Required work - What lines in the records below contain the string "inputs"? Copy every one.

──────── Source material ────────

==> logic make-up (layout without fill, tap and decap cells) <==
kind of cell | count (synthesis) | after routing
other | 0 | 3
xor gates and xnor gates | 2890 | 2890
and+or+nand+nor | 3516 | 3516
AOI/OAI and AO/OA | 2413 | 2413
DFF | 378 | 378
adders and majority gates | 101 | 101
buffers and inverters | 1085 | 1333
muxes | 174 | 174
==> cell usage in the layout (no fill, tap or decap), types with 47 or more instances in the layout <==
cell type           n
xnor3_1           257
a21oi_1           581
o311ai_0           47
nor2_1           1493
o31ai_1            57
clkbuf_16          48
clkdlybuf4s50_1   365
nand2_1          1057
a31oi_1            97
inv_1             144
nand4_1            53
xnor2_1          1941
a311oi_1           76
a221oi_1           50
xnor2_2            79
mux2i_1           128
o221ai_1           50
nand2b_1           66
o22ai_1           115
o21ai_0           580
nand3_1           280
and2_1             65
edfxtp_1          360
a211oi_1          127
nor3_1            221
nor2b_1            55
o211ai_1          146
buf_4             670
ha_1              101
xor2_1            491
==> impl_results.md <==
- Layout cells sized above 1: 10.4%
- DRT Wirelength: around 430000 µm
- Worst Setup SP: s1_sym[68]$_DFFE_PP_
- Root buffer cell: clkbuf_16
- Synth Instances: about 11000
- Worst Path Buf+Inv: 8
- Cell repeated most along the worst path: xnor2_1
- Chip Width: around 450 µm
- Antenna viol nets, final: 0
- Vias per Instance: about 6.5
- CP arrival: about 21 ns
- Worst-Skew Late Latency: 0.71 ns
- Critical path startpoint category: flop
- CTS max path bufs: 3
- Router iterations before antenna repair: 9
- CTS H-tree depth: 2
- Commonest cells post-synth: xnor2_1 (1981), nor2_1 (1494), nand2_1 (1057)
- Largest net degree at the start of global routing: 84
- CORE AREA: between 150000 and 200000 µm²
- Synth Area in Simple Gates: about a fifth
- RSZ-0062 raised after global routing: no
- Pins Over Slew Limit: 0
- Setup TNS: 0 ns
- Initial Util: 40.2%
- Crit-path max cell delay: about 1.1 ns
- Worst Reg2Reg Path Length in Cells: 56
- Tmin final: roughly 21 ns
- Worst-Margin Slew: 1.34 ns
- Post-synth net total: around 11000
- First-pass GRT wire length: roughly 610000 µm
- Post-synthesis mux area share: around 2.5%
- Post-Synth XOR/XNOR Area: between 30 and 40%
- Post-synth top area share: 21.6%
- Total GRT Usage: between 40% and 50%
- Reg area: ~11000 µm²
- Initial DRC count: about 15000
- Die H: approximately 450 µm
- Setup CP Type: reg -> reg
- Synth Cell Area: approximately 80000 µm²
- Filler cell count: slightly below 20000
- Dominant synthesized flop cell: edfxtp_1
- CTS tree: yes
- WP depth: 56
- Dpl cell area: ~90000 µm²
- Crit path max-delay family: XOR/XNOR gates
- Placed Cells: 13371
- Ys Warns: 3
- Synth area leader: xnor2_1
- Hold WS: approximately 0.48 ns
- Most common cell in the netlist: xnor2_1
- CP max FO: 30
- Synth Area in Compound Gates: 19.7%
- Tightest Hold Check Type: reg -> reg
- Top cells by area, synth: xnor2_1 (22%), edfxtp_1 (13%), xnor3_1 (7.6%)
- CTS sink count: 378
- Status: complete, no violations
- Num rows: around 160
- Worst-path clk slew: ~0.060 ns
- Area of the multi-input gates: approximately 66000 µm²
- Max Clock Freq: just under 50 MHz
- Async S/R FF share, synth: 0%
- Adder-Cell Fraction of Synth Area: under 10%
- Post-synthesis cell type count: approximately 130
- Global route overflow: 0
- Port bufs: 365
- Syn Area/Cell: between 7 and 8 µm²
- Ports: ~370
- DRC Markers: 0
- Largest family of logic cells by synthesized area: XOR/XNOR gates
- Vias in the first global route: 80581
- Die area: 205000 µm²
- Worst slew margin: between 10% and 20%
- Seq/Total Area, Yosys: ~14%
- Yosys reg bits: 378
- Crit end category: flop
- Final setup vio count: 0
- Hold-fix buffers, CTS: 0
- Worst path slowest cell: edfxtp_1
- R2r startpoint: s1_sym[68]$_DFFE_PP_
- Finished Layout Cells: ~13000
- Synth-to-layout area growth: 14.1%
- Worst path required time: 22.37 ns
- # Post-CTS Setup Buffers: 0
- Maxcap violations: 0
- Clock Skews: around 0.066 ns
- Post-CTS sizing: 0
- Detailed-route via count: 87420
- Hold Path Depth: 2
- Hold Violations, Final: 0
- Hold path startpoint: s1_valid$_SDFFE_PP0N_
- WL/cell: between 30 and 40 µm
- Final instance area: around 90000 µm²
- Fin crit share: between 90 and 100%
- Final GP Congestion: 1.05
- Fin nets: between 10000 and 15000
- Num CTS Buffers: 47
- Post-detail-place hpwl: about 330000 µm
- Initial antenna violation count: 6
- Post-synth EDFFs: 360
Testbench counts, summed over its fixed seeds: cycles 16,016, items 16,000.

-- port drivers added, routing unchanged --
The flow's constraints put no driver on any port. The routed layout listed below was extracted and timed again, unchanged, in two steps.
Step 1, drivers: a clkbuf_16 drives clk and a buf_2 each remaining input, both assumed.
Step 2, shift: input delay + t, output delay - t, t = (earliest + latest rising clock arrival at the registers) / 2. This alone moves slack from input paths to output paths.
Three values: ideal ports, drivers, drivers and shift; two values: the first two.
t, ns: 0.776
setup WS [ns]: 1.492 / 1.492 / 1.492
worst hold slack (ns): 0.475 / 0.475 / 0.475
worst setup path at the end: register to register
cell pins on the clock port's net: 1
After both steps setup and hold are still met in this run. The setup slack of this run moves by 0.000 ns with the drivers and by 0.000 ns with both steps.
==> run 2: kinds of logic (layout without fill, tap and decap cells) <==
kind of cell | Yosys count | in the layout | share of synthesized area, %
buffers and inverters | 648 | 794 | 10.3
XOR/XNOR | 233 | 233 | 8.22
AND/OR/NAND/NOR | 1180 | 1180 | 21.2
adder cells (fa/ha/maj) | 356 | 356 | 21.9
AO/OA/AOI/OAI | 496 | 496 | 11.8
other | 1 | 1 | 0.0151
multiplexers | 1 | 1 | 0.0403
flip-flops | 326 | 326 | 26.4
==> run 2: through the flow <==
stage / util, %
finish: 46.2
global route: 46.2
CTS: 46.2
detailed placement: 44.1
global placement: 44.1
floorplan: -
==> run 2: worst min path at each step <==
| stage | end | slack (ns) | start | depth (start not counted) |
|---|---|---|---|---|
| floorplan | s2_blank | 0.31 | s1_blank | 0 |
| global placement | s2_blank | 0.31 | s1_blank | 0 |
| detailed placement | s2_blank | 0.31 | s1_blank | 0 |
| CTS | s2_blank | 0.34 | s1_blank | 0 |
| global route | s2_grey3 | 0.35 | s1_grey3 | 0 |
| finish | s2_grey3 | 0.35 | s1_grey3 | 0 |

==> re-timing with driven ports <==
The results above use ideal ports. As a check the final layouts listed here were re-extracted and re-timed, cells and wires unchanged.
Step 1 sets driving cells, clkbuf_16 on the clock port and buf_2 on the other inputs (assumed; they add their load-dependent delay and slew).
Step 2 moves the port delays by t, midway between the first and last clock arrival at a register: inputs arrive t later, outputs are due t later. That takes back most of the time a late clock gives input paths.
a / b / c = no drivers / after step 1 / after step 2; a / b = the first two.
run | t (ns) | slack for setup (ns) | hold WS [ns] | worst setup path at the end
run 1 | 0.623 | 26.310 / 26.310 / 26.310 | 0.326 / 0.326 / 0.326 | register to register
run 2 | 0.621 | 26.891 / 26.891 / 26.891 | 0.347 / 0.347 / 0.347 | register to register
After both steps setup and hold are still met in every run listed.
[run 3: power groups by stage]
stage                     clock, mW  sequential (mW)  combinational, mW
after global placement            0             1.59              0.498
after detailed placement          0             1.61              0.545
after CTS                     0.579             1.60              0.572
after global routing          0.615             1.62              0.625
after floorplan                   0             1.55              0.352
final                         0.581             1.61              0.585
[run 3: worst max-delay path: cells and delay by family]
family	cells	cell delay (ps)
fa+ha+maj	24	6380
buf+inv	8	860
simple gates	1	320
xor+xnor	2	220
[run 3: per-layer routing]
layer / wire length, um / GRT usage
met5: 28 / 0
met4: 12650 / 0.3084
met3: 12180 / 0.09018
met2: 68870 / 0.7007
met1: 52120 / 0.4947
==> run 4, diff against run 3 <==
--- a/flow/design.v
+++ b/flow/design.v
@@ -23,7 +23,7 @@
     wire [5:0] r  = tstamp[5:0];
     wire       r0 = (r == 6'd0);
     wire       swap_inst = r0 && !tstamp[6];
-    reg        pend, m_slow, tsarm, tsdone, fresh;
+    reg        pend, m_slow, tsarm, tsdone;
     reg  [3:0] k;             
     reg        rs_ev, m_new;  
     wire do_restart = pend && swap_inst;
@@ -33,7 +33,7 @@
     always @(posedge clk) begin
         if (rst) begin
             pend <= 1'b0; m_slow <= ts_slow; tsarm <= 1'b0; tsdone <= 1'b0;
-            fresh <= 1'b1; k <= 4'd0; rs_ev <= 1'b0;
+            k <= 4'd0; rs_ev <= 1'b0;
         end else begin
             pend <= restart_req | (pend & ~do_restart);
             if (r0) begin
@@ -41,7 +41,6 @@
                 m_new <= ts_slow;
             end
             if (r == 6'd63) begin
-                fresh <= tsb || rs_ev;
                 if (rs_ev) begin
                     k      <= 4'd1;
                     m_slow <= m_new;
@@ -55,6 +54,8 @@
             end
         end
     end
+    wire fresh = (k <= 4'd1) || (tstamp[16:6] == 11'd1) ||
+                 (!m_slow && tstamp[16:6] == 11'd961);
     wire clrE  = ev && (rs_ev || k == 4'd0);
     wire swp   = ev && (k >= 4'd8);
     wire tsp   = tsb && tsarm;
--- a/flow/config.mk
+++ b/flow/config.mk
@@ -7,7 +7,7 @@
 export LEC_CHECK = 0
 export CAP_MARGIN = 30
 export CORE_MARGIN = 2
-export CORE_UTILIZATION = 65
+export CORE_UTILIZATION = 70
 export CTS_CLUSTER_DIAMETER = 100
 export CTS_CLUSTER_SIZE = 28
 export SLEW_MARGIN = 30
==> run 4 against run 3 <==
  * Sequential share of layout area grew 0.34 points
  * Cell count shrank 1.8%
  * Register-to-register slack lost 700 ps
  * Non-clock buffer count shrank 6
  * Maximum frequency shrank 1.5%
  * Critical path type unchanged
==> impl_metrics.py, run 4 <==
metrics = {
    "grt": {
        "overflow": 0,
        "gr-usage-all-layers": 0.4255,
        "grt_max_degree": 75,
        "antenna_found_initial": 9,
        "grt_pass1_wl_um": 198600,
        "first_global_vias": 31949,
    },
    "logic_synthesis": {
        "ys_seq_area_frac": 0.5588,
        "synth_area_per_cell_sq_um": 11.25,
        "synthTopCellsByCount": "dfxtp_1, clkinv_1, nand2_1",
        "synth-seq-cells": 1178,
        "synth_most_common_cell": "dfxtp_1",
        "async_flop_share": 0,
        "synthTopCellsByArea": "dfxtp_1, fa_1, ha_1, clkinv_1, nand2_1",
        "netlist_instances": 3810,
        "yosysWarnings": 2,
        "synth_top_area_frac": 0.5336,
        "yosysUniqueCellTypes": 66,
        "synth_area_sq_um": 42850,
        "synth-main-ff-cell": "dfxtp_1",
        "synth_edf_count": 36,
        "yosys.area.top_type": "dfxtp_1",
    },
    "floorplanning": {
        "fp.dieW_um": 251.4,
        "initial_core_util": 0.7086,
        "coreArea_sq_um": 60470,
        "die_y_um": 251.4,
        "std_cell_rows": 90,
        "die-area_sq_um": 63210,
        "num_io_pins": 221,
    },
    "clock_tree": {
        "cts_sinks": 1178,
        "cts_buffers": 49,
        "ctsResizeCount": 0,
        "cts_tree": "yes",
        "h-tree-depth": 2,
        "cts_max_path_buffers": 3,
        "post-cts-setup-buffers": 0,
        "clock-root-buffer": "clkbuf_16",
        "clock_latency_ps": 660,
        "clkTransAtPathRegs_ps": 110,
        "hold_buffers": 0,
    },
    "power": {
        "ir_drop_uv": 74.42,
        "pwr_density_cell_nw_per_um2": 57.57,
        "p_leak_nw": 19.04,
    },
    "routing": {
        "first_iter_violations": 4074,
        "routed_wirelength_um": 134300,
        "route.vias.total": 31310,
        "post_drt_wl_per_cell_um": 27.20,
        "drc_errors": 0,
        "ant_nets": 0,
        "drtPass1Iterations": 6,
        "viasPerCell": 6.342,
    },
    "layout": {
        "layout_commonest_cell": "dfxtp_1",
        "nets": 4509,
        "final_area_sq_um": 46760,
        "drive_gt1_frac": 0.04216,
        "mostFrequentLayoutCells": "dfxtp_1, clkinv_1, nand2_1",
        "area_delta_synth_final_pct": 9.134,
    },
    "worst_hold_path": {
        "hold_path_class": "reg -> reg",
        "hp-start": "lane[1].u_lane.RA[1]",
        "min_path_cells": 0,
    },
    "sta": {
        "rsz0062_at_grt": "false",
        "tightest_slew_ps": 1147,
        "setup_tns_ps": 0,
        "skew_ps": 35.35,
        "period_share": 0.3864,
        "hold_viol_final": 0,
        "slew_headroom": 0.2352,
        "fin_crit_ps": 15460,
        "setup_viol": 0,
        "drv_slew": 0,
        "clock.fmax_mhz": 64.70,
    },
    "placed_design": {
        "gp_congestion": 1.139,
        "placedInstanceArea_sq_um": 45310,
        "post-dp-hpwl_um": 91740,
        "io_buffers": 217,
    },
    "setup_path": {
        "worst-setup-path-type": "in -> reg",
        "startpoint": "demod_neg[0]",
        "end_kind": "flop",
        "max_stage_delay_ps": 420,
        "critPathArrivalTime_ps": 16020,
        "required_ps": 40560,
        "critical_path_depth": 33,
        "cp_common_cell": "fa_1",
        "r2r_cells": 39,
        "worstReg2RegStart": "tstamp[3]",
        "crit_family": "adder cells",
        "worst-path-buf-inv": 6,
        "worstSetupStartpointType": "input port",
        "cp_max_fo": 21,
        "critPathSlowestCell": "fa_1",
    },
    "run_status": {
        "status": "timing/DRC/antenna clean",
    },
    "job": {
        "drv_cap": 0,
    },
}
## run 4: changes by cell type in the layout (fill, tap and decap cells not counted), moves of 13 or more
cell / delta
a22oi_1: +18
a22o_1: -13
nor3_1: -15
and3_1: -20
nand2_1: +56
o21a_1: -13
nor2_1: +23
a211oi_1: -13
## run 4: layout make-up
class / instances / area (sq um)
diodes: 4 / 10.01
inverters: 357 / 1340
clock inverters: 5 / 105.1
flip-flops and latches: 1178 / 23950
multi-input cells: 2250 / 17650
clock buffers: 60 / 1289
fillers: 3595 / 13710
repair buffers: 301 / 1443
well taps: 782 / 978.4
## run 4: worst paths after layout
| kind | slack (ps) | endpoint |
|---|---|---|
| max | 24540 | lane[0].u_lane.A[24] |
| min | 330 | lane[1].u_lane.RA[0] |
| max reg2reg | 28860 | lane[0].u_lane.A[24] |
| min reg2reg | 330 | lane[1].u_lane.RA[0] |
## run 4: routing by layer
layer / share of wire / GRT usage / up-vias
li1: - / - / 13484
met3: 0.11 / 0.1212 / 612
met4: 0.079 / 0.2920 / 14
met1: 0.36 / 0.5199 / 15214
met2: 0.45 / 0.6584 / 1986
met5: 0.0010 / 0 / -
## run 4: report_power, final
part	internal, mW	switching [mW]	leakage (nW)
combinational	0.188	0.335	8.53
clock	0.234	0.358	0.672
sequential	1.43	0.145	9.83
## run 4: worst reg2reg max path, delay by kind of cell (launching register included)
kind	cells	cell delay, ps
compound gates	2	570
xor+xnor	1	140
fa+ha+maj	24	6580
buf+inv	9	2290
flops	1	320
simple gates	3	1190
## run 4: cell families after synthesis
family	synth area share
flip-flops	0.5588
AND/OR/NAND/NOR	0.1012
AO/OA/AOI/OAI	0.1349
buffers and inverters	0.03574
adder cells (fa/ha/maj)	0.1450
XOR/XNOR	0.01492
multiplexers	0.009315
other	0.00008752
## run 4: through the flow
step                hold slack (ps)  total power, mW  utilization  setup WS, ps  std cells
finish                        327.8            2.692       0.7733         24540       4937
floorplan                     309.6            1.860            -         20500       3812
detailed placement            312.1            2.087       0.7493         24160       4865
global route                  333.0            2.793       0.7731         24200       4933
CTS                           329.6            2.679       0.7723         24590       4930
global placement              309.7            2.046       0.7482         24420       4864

────────

Result of the exercise -
Step 1 sets driving cells, clkbuf_16 on the clock port and buf_2 on the other inputs (assumed; they add their load-dependent delay and slew).
Step 2 moves the port delays by t, midway between the first and last clock arrival at a register: inputs arrive t later, outputs are due t later. That takes back most of the time a late clock gives input paths.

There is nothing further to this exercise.